## REQUIRED WORK:
Using "sequential" as the search string, find the matching lines below and copy them.

● ● ●

`src/rj_sqrt_cell.sv`:
```
// One square-root cell: settles one root bit and passes the transaction on.
`timescale 1ns / 1ps
module rj_sqrt_cell #(
  parameter int NR = 48,
  parameter int PW = 8
) (
  input  logic          clk,
  input  logic          en,
  input  logic [1:0]    pair_i,
  input  logic [NR+1:0] rem_i,
  input  logic [NR-1:0] root_i,
  input  logic [PW-1:0] pay_i,
  output logic [NR+1:0] rem_o,
  output logic [NR-1:0] root_o,
  output logic [PW-1:0] pay_o
);

  logic [NR+1:0] cur;
  logic [NR+1:0] trial;
  logic [NR+1:0] rem_nxt;
  logic          take;
  logic [NR+1:0] rem_r;
  logic [NR-1:0] root_r;
  logic [PW-1:0] pay_r;

  assign cur     = {rem_i[NR-1:0], pair_i};
  assign trial   = {root_i, 2'b01};
  assign take    = cur >= trial;
  assign rem_nxt = take ? cur - trial : cur;

  always_ff @(posedge clk) begin
    if (en) begin
      rem_r  <= rem_nxt;
      root_r <= {root_i[NR-2:0], take};
      pay_r  <= pay_i;
    end
  end

  assign rem_o  = rem_r;
  assign root_o = root_r;
  assign pay_o  = pay_r;

endmodule

```
`config.mk`:
```
export PLATFORM = sky130hd
export DESIGN_NAME = rj_sqrt_cell
export DESIGN_NICKNAME = d
export VERILOG_FILES = /design/src/rj_sqrt_cell.sv
export SDC_FILE = /design/constraint.sdc
export NUM_CORES = 1
export LEC_CHECK = 0
export BUFFER_PORTS_ARGS = -buffer_cell sky130_fd_sc_hd__buf_2
export CORE_UTILIZATION = 35
export DETAILED_ROUTE_END_ITERATION = 8
export PLACE_DENSITY_LB_ADDON = 0.1
export RECOVER_POWER = 25
export SLEW_MARGIN = 20
export SYNTH_ARGS = -nofsm -noshare
export SYNTH_HDL_FRONTEND = slang
export SYNTH_SLANG_ARGS = --single-unit
```
`constraint.sdc`:
```
create_clock -name clk -period 4.2 [get_ports clk]
set_input_delay 0.21 -clock clk [delete_from_list [all_inputs] [get_ports clk]]
set_output_delay 0.21 -clock clk [all_outputs]
set_load 0.005 [all_outputs]
```
==> qor.yml <==
result_of_the_run: "finished with violations"
violations_in_the_final_reports: "capacitance limit, slew limit"
hold_end: "pay_o[2]$_DFFE_PP_"
die_width_um: 146
cts_tree: "done"
synthesis.nets: 830
min_path_cells: 1
first_iter_violations: 235
unrepaired_setup_endpoints_after_global_routing: "false"
timing.setup.tns_ps: 0
die-height_um: 146
cts.sinks: 106
clk_pin_slew_ps: 80
areaGrowthSynthToFinish_pct: 21.3
yosysUniqueCellTypes: 54
timing.hold.worst.class: "primary input to register"
globalRoute.totalOverflow: 0
synth-seq-cells: 106
cts_max_path_buffers: 2
holdBufCountCts: 0
layout_worst_path_cycle_share: 0.789
maxSlewViolCount: 101
p_leak_nw: 3.92
grt_first_pass_wirelength_mm: 29.2
maxCapViolCount: 2
grt_antenna_before_repair: 1
start_util: 0.356
post_cts_setup_buffer_count: 0
period_needed_ps: 3320
routed_wl_mm: 18.4
timing.slew.headroom: -0.850
boundaryPins: 216
async_flop_share: 0
crit_required_ps: 4310
synthFlopType: "sky130_fd_sc_hd__edfxtp_1"
port_buffers: 213
synth_enable_flop_cells: 106
crit_type: "primary input to register"
h-tree-depth: 3
syn-cell-area_mm2: 0.00721
n_fill_cell: 2014
critPathCaptureType: "register"
grt_start_max_net_pins: 51
timing.fmax_mhz: 302
power_density_mw_per_mm2: 359
fin_nets: 1032
start_kind: "primary input"
antenna_violating_nets_post_route: 0
critPathLaunch: "root_i[11]"
report.final.setup_viol: 0
cts_inserted_buffers: 9
post_synth.cell_area_avg_um2: 10.8
yosys_warnings: 0
vias_per_cell: 5.02
final_core_utilization: 0.432
cp_max_fo: 37
total_routing_usage_reported_by_global_routing: 0.173
routed_vias: 5761
max_slew.worst_pin.slew_ps: 2770
hold_violations: 0
synth-seq-area-share: 0.442
gp_congestion: 0.857
final_design_area_no_fill_mm2: 0.00875
grt_pass1_vias: 5788
cts.root.buffer_cell: "sky130_fd_sc_hd__clkbuf_16"
rows: 52
hold_path_startpoint: "pay_i[2]"
floorplan.die_area_mm2: 0.0212
post_route_cells_drive_above_1_share: 0.298
detail_route.drc_violations: 0
wire_per_inst_um: 16.0
post_cts_resize_count: 0
drt-pass1-iter-count: 5
critical_path_arrival_ps: 3420
detailed_place_hpwl_mm: 14.4
synthesis.instances: 670
design.core.area_mm2: 0.0202
vdd_ir_drop_max_mv: 0.233
dpl_cell_area_mm2: 0.00848
[kinds of logic after synthesis]
| family | count (synthesis) | share of synthesized area |
|---|---|---|
| AOI/OAI and AO/OA | 176 | 0.154 |
| muxes | 48 | 0.0986 |
| xor gates and xnor gates | 44 | 0.0535 |
| and+or+nand+nor | 152 | 0.106 |
| buffers and inverters | 94 | 0.0606 |
| adders and majority gates | 50 | 0.0868 |
| DFF | 106 | 0.442 |
[Yosys cell counts (all sizes together) (11+ instances only)]
master	count	share of area
inv	67	0.035
clkbuf	20	0.010
ha	50	0.087
and3	11	0.0095
a31oi	13	0.013
nand3	17	0.012
a21oi	66	0.046
nand4	13	0.011
nand2	43	0.022
edfxtp	106	0.44
mux2	46	0.096
o21ai	35	0.025
xnor2	27	0.033
nor2	31	0.018
xor2	17	0.021
nor3	13	0.0090
a21o	19	0.020
[layout make-up]
class | count | area [um2] | area share
multi-input combinational | 470 | 3590 | 0.410
clock inverter | 7 | 81.3 | 0.00930
tap | 270 | 338 | 0.0386
antenna | 1 | 2.50 | 0.000286
inverter | 67 | 251 | 0.0288
timing repair buffer | 218 | 1080 | 0.123
sequential | 106 | 3180 | 0.364
clock buffer | 9 | 225 | 0.0257
[sequential cells by signal, indices dropped and copies added (netlist names)]
| signal | cells |
|---|---|
| rem_o | 50 |
| root_o | 48 |
| pay_o | 8 |
[critical path, stage by stage]
cell and delay (ps):
sky130_fd_sc_hd__clkbuf_1 100, sky130_fd_sc_hd__inv_1 50, sky130_fd_sc_hd__ha_1 390, sky130_fd_sc_hd__nand4_1 170
sky130_fd_sc_hd__or3_4 430, sky130_fd_sc_hd__a2111o_1 400, sky130_fd_sc_hd__a31oi_4 230, sky130_fd_sc_hd__o21ai_2 120
sky130_fd_sc_hd__o31ai_4 310, sky130_fd_sc_hd__a21oi_2 190, sky130_fd_sc_hd__nor2_8 160, sky130_fd_sc_hd__buf_12 290
sky130_fd_sc_hd__mux2_4 340
[per-layer routing]
metal,routed length [um],up-vias,GRT usage
met3,915,17,0.0266
met5,0,-,0
met1,8570,2706,0.230
met2,8620,181,0.286
met4,285,0,0.0568
li1,-,2857,-
[power breakdown]
group | internal (W) | switching (W) | leakage (nW)
clock network | 0.000429 | 0.000467 | 0.150
logic | 0.000429 | 0.000483 | 2.73
registers | 0.00130 | 0.0000265 | 1.04
total | 0.00216 | 0.000976 | 3.92
[how the worst max path moves through the flow]
stage                                endpoint  slack [ps]  cells past startpoint
after floorplan           rem_o[10]$_DFFE_PP_        1050                     13
after global placement    rem_o[14]$_DFFE_PP_         560                     13
after detailed placement  rem_o[15]$_DFFE_PP_         500                     13
after CTS                 rem_o[15]$_DFFE_PP_         870                     13
after global routing      rem_o[15]$_DFFE_PP_         700                     13
final                     rem_o[15]$_DFFE_PP_         880                     13
[cells in the final DEF (no fill, tap or decap), types with 17 or more instances in the layout]
| cell | instances |
|---|---|
| sky130_fd_sc_hd__mux2_4 | 46 |
| sky130_fd_sc_hd__nand3_1 | 17 |
| sky130_fd_sc_hd__ha_1 | 50 |
| sky130_fd_sc_hd__clkbuf_1 | 28 |
| sky130_fd_sc_hd__xor2_1 | 17 |
| sky130_fd_sc_hd__nand2_1 | 43 |
| sky130_fd_sc_hd__a21oi_1 | 65 |
| sky130_fd_sc_hd__o21ai_0 | 33 |
| sky130_fd_sc_hd__nor2_1 | 30 |
| sky130_fd_sc_hd__inv_1 | 67 |
| sky130_fd_sc_hd__buf_2 | 187 |
| sky130_fd_sc_hd__edfxtp_1 | 106 |
| sky130_fd_sc_hd__xnor2_1 | 27 |
| sky130_fd_sc_hd__a21o_1 | 19 |
[metrics by stage]
stage	instances	hold WS (ps)	setup WS, ps	total power [W]
floorplan	670	309	1050	0.00197
global placement	1131	386	556	0.00226
detailed placement	1131	388	496	0.00227
CTS	1147	4.31	869	0.00318
global route	1148	1.22	705	0.00330
finish	1148	16.5	885	0.00314
Note: power is estimated with default switching activity, not from simulation.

● ● ●

## RESULT:
sequential | 106 | 3180 | 0.364
[sequential cells by signal, indices dropped and copies added (netlist names)]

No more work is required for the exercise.